Nvidia CEO Absolutely Lays Into AMD

In the world of CPUs and GPUs, it’s not often that you see competitors directly sniping at each other. Sometimes some veiled digs will pop up during the launch of a product or some other event, but by and large that part of the tech industry tends to be pretty civil.

But for whatever reason, Nvidia CEO Jen-Hsun Huang sat down for an interview and threw that playbook out entirely.

In a roundtable interview published by PC World’s Gordon Mah Ung, the long-serving Nvidia CEO utterly savaged the recent launch of AMD’s 7nm consumer GPU, the Radeon 7.

Rather than simply pointing to the superior performance of the Geforce RTX 2080 and 2080 Ti – particularly the latter, which will go unchallenged as the king of gaming GPUs for the forseeable future – Huang described AMD’s new GPU as “lousy” with no new features:

“The performance is lousy and there’s nothing new … [there’s] no ray tracing, no AI. It’s 7nm with HBM memory that barely keeps up with a 2080. And if we turn on DLSS we’ll crush it. And if we turn on ray tracing we’ll crush it.

It’s worth noting that AMD has confirmed repeatedly that they are working on ray tracing. The company revealed last year that they had an open source implementation of ray tracing in Radeon Rays, which was previously called AMD FireRays.

Still, it’s a moot point right now given so few games using any form of real-time ray tracing anyway. That’s likely to change over the next year, by which time the gaming ecosystem will have more games that can take advantage of specialist chipsets and cores on GPUs.

But Huang’s low opinion of AMD wasn’t limited to the Radeon 7. After suggesting that the new GPU launch was “underwhelming”, he went on to describe the AMD FreeSync technology as completely non-functional, even with AMD hardware:

[FreeSync] was never proven to work. As you know, we invented the area of adaptive sync. The truth is most of the FreeSync monitors do not work. They do not even work with AMD’s graphics cards.

While AMD users – and Xbox One gamers using variable refresh rate on certain monitors and TVs – would disagree, Huang’s view is firmly rooted in the certification tests Nvidia does when working with monitors. When the company announced that it would begin supporting the VESA Adaptive Sync standard, which is more or less what AMD’s FreeSync monitors use (over DisplayPort), it noted that there would be a string of monitors that it deemed “G-Sync Compatible”.

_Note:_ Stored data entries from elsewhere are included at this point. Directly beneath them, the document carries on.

[src/rtl/multicycle_ctrl.sv]
// Multi-cycle sequencer for the RV32 core. Steps each instruction through
// FETCH/DECODE/EXEC/MEM/WB, gating IR load, PC update, register write and
// memory requests, and traps on illegal opcodes or memory timeouts.
//  clk, reset        : clock, async active-high reset
//  run               : keep fetching; 0 parks in IDLE after the current instruction
//  imem_req/ack      : instruction fetch handshake, instr valid with imem_ack
//  dmem_req/we/ack   : data access handshake, we=1 for store
//  alu_zero          : branch condition from the ALU
//  ir_en, pc_en      : IR load / PC commit strobes (same cycle as the handshake/retire)
//  pc_sel            : 1 = jump target, 0 = pc+1
//  alu_src, alu_op   : operand select and ALU function, held EXEC..WB
//  mem_to_rgs, reg_wr: writeback source and register write strobe
//  state             : current FSM state
//  trap, trap_cause  : sticky trap flag and reason
//  cycle_cnt, instret: active-cycle and retired-instruction counters
module multicycle_ctrl
  import riscv_ctrl_pkg::*;
#(
  parameter int unsigned XLEN        = 32,
  parameter int unsigned MEM_TIMEOUT = 16
) (
  input  logic            clk,
  input  logic            reset,
  input  logic            run,
  output logic            imem_req,
  input  logic            imem_ack,
  input  logic [XLEN-1:0] instr,
  output logic            dmem_req,
  output logic            dmem_we,
  input  logic            dmem_ack,
  input  logic            alu_zero,
  output logic            ir_en,
  output logic            pc_en,
  output logic            pc_sel,
  output logic            alu_src,
  output logic [3:0]      alu_op,
  output logic            mem_to_rgs,
  output logic            reg_wr,
  output logic [2:0]      state,
  output logic            trap,
  output logic [1:0]      trap_cause,
  output logic [XLEN-1:0] cycle_cnt,
  output logic [XLEN-1:0] instret
);

  ctrl_state_e      cur_state;
  ctrl_state_e      nxt_state;
  trap_cause_e      cause_q;
  trap_cause_e      nxt_cause;
  logic [OPC_W-1:0] opcode_q;
  exec_ctrl_t       nxt_exec;

  logic fetch_ack_c;
  logic mem_ack_c;
  logic waiting_c;
  logic retire_c;
  logic wd_expired_c;
  logic is_load_c;
  logic is_store_c;
  logic is_branch_c;
  logic unused_instr_bits;

  // Only the opcode field is needed here; the datapath consumes the rest.
  assign unused_instr_bits = ^instr[XLEN-1:OPC_W];

  assign is_load_c   = (opcode_q == OPC_LOAD);
  assign is_store_c  = (opcode_q == OPC_STORE);
  assign is_branch_c = (opcode_q == OPC_BRANCH);

  // Acks only count while the matching request is outstanding.
  assign fetch_ack_c = (cur_state == ST_FETCH) && imem_ack;
  assign mem_ack_c   = (cur_state == ST_MEM) && dmem_ack;
  assign waiting_c   = (cur_state == ST_FETCH) || (cur_state == ST_MEM);

  // Retirement: WB, a branch in EXEC, or a store completing in MEM.
  assign retire_c = (cur_state == ST_WB) ||
                    ((cur_state == ST_EXEC) && is_branch_c) ||
                    (mem_ack_c && is_store_c);

  // Handshake-coincident strobes must land in the ack/retire cycle itself.
  assign ir_en  = fetch_ack_c;
  assign pc_en  = retire_c;
  assign pc_sel = (cur_state == ST_EXEC) && is_branch_c && alu_zero;

  assign state      = cur_state;
  assign trap_cause = cause_q;

  // Cleared outside the wait states and on a completed handshake, so each
  // entry to FETCH or MEM starts from zero (store ack -> FETCH included).
  req_watchdog #(
    .MEM_TIMEOUT(MEM_TIMEOUT)
  ) u_watchdog (
    .clk      (clk),
    .reset    (reset),
    .clear    (!waiting_c || fetch_ack_c || mem_ack_c),
    .count_en (waiting_c),
    .expired_c(wd_expired_c)
  );

  // Next-state and trap-cause selection.
  always_comb begin
    nxt_state = cur_state;
    nxt_cause = cause_q;
    nxt_exec  = '0;
    case (cur_state)
      ST_IDLE: begin
        if (run) nxt_state = ST_FETCH;
      end
      ST_FETCH: begin
        if (imem_ack) begin
          nxt_state = ST_DECODE;
        end else if (wd_expired_c) begin
          nxt_state = ST_TRAP;
          nxt_cause = CAUSE_IMEM_TO;
        end
      end
      ST_DECODE: begin
        if (opcode_legal(opcode_q)) begin
          nxt_state = ST_EXEC;
        end else begin
          nxt_state = ST_TRAP;
          nxt_cause = CAUSE_ILLEGAL;
        end
      end
      ST_EXEC: begin
        if (is_load_c || is_store_c) nxt_state = ST_MEM;
        else if (is_branch_c)        nxt_state = run ? ST_FETCH : ST_IDLE;
        else                         nxt_state = ST_WB;
      end
      ST_MEM: begin
        if (dmem_ack) begin
          if (is_load_c) nxt_state = ST_WB;
          else           nxt_state = run ? ST_FETCH : ST_IDLE;
        end else if (wd_expired_c) begin
          nxt_state = ST_TRAP;
          nxt_cause = CAUSE_DMEM_TO;
        end
      end
      ST_WB: begin
        nxt_state = run ? ST_FETCH : ST_IDLE;
      end
      ST_TRAP: begin
        nxt_state = ST_TRAP;
      end
      default: begin
        nxt_state = ST_IDLE;
      end
    endcase
    if ((nxt_state == ST_EXEC) || (nxt_state == ST_MEM) || (nxt_state == ST_WB))
      nxt_exec = exec_decode(opcode_q);
  end

  // State, opcode latch, registered outputs and counters.
  always_ff @(posedge clk or posedge reset) begin
    if (reset) begin
      cur_state  <= ST_IDLE;
      cause_q    <= CAUSE_NONE;
      opcode_q   <= '0;
      imem_req   <= 1'b0;
      dmem_req   <= 1'b0;
      dmem_we    <= 1'b0;
      alu_src    <= 1'b0;
      alu_op     <= '0;
      mem_to_rgs <= 1'b0;
      reg_wr     <= 1'b0;
      trap       <= 1'b0;
      cycle_cnt  <= '0;
      instret    <= '0;
    end else begin
      cur_state  <= nxt_state;
      cause_q    <= nxt_cause;
      if (fetch_ack_c) opcode_q <= instr[OPC_W-1:0];
      imem_req   <= (nxt_state == ST_FETCH);
      dmem_req   <= (nxt_state == ST_MEM);
      dmem_we    <= (nxt_state == ST_MEM) && is_store_c;
      alu_src    <= nxt_exec.alu_src;
      alu_op     <= nxt_exec.alu_op;
      mem_to_rgs <= nxt_exec.mem_to_rgs;
      reg_wr     <= (nxt_state == ST_WB);
      trap       <= (nxt_state == ST_TRAP);
      if ((cur_state != ST_IDLE) && (cur_state != ST_TRAP))
        cycle_cnt <= cycle_cnt + XLEN'(1);
      if (retire_c)
        instret <= instret + XLEN'(1);
    end
  end

endmodule

[config.mk]
export PLATFORM = sky130hd
export DESIGN_NAME = multicycle_ctrl
export DESIGN_NICKNAME = d
export VERILOG_FILES = /design/src/rtl/riscv_ctrl_pkg.sv /design/src/rtl/req_watchdog.sv /design/src/rtl/multicycle_ctrl.sv
export SDC_FILE = /design/constraint.sdc
export NUM_CORES = 1
export LEC_CHECK = 0
export CAP_MARGIN = 10
export CORE_ASPECT_RATIO = 0.5
export CORE_MARGIN = 3
export CORE_UTILIZATION = 30
export DETAILED_ROUTE_END_ITERATION = 8
export SYNTH_ARGS = -nofsm -noshare
export SYNTH_HDL_FRONTEND = slang
export SYNTH_SLANG_ARGS = --single-unit
[constraint.sdc]
create_clock -name clk -period 4.7 [get_ports clk]
set_input_delay 1.41 -clock clk [delete_from_list [all_inputs] [get_ports clk]]
set_output_delay 1.41 -clock clk [all_outputs]
set_load 0.05 [all_outputs]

If a monitor isn’t capable of meeting those requirements – and the company hasn’t outlined precisely all of what those requirements are, although some are obvious like making sure there aren’t any obvious artifacing or banding issues then, as far as Nvidia is concerned, the variable refresh rate/adaptive sync doesn’t work.

“We believe that you have to test it to promise that it works,” Huang added.

Obviously AMD and FreeSync owners would disagree. The technology does work – the VESA standard is proof of that – but the two companies are shooting at different sets of goalposts.

Huang also saved some barbs for Intel, describing their graphics team as “basically AMD’s”. You can read the interview in its entirety here. It’s not the first time the Nvidia CEO has had a dig at competitors before, but he usually does so with less savagery. And while he does have a point about the Radeon 7 lacking forward-facing features like specialist cores for AI and ray-tracing technology, the real question is: does the first generation of 7nm AMD cards need those features, when Nvidia is pushing the future forward, or does it make more sense to add those features in 18 to 24 months?

That wasn’t the case today, for whatever reason. The CEO’s annoyance isn’t likely to last particularly long, though: at the time of writing AMD stock is down by 2.7% to $US20.19 on the NASDAQ, while Nvidia shares climbed by almost 2% to $US142.58.